Dzień dobry,
Ni stąd ni z owąd miesiąc temu wyskoczył mi bolący spory guz w górnej części lewej piersi.
Dzisiaj byłam na USG i wyszło:
piersi o budowie gruczołowo-tłuszczowej,
w piersi lewej na godz. 10-11 torbiel wielkości około 35x22x30 mm z pogrubiałą do około 3 mm ścianą i poziomem gęstego płynu w świetle gr. ok. 5mm,
unaczynienie obwodowo mierne bez cech wykształconego ropnia - BIRDAS 3,
zwraca uwagę nieco wzmożone unaczynienie otaczającej tkanki gruczołowej - cechy zapalenia
poza tym liczne torbiele proste, doły pachowe bez zmian węzłowych, przewody mlekowe nieposzerzone,
i jako zalecenie kontrola po leczeniu antybiotykiem za 3-4 tyg.
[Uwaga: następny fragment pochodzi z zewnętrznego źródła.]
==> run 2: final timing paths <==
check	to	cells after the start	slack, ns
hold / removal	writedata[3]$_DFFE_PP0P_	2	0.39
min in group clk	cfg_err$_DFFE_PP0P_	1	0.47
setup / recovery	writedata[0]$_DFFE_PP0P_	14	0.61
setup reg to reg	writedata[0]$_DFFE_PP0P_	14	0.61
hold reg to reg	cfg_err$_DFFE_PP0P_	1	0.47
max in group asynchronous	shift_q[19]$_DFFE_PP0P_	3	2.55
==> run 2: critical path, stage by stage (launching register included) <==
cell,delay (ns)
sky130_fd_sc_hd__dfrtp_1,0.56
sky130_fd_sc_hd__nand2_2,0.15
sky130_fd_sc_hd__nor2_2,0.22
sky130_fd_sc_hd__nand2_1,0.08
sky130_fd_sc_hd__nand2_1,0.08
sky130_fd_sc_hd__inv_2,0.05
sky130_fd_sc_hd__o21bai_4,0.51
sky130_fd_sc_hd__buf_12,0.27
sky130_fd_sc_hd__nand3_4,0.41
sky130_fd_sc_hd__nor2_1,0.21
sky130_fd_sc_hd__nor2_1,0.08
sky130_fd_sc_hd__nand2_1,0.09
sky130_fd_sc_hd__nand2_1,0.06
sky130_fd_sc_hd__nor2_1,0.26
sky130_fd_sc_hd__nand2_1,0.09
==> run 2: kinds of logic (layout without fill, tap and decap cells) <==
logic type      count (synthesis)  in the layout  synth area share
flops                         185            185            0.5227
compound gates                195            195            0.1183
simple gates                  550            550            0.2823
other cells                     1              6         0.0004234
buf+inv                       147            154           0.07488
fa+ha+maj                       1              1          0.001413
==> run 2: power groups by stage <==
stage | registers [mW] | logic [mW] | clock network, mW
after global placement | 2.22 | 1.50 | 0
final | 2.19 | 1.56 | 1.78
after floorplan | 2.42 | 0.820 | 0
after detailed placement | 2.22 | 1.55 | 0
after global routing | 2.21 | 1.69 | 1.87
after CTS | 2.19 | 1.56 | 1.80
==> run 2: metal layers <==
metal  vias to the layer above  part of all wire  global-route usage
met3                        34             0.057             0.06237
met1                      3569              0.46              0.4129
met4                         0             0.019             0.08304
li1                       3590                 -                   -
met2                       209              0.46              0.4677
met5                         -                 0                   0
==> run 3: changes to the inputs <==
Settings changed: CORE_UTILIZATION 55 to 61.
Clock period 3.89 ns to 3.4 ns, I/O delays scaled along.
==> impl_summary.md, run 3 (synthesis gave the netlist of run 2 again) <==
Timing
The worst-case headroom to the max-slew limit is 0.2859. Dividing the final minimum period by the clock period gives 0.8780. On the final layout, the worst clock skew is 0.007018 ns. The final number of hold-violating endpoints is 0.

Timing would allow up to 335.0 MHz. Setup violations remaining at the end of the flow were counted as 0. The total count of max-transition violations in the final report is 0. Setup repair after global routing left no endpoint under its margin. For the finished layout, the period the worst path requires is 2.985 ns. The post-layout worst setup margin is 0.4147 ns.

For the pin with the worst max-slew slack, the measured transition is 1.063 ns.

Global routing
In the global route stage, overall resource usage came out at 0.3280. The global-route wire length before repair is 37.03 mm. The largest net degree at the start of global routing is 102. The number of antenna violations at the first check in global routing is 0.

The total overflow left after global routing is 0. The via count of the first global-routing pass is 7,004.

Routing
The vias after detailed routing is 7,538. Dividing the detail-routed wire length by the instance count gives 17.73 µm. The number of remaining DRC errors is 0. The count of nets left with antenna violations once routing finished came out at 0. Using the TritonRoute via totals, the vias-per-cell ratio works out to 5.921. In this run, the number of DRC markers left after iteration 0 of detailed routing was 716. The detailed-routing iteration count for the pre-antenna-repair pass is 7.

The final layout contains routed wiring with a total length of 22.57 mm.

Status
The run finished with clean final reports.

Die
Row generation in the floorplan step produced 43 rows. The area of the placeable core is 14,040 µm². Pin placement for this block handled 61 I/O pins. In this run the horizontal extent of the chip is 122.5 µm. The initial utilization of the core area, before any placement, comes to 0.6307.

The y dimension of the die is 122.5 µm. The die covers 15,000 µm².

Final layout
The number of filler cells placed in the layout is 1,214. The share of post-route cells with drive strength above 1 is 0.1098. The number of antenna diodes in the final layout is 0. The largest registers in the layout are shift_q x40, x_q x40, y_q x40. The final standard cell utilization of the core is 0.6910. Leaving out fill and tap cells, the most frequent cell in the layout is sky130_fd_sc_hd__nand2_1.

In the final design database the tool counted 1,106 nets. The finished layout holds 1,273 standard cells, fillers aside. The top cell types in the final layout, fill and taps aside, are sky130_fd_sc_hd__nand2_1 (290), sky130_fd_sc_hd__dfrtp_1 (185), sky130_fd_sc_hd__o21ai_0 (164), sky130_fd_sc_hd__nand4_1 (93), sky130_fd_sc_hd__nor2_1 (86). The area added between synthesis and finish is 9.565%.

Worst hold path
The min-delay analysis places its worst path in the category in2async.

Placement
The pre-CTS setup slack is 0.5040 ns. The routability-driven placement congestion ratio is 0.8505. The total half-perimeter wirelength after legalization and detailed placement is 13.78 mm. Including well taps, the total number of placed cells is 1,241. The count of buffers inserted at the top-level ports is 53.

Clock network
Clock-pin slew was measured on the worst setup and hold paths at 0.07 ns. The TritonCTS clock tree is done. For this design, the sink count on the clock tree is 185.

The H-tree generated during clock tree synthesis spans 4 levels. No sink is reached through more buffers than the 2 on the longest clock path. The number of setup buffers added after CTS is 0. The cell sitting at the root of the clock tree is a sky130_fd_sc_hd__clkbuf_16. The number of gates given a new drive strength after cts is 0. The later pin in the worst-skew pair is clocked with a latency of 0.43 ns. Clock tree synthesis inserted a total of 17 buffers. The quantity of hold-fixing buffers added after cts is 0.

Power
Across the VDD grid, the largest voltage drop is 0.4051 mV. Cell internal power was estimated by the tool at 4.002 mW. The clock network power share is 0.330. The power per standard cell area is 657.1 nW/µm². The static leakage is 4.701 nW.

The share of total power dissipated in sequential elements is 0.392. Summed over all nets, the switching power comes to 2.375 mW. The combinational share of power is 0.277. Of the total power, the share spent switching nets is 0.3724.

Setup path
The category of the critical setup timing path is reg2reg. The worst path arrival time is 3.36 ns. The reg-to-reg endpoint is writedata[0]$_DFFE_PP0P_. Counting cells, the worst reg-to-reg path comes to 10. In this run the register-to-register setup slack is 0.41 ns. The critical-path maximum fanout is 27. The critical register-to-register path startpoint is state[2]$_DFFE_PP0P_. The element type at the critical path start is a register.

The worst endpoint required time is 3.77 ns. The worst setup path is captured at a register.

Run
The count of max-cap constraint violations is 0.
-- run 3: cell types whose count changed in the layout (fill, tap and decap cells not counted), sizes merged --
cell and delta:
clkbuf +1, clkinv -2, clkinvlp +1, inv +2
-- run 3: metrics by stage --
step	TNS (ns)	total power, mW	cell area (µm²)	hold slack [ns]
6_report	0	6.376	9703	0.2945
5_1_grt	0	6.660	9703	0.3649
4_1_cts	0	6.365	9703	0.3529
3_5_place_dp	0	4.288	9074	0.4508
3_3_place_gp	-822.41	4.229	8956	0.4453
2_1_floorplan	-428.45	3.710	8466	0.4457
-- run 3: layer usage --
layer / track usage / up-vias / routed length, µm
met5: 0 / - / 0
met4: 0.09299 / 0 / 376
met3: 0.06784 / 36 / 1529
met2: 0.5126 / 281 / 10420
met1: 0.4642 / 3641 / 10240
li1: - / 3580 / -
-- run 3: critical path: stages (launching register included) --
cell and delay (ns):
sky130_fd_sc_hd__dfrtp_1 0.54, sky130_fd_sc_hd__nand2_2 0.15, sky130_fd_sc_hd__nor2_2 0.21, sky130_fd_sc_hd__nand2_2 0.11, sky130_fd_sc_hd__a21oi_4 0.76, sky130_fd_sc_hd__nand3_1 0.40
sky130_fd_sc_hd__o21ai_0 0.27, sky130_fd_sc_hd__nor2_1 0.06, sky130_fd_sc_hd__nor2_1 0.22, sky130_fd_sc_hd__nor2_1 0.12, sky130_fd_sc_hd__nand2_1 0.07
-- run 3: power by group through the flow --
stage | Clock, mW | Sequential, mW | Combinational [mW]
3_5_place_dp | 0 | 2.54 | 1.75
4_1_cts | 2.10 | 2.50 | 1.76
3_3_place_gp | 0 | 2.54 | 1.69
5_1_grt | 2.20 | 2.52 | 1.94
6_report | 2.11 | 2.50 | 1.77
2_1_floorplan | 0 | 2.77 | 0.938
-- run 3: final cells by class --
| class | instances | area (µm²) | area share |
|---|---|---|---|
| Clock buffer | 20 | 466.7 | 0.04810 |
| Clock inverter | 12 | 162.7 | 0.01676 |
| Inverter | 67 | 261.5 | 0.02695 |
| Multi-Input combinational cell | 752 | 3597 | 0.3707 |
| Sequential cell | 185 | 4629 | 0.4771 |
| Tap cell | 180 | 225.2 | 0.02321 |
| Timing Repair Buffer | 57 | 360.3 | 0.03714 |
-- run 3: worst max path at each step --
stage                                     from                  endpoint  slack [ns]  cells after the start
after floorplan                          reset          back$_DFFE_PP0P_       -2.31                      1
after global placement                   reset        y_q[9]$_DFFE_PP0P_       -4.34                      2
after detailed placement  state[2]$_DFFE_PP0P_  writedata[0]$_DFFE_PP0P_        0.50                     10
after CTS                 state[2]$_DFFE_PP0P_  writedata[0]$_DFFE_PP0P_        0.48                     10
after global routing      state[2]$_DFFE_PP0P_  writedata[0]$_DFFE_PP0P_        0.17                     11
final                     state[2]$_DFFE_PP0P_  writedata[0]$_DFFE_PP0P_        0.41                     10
Trochę się zaniepokoiłam, czy stan zapalny torbieli nie wskazuje na rozwijający się nowotwór ponieważ: mam 46 lat, a stan zapalny piersi kojarzył mi się głównie z kobietą karmiącą, w najbliższej rodzinie były nowotwory w tym piersi, na odchodne pani doktor powiedziała, że trzyma za mnie kciuki
.
I teraz pytania:
1. Jaką przyjąć taktykę, czy wstrzymać się chwilowo z antybiotykiem i zrobić najpierw biopsję gruboigłową, czy też najpierw antybiotyk, potem kontrolne USG i wtedy jak nie będzie poprawy to biopsja (ale w takim przypadku tracę miesiąc na diagnostykę)?
2. Gdzie/u kogo najlepiej zrobić biopsję w Gdańsku?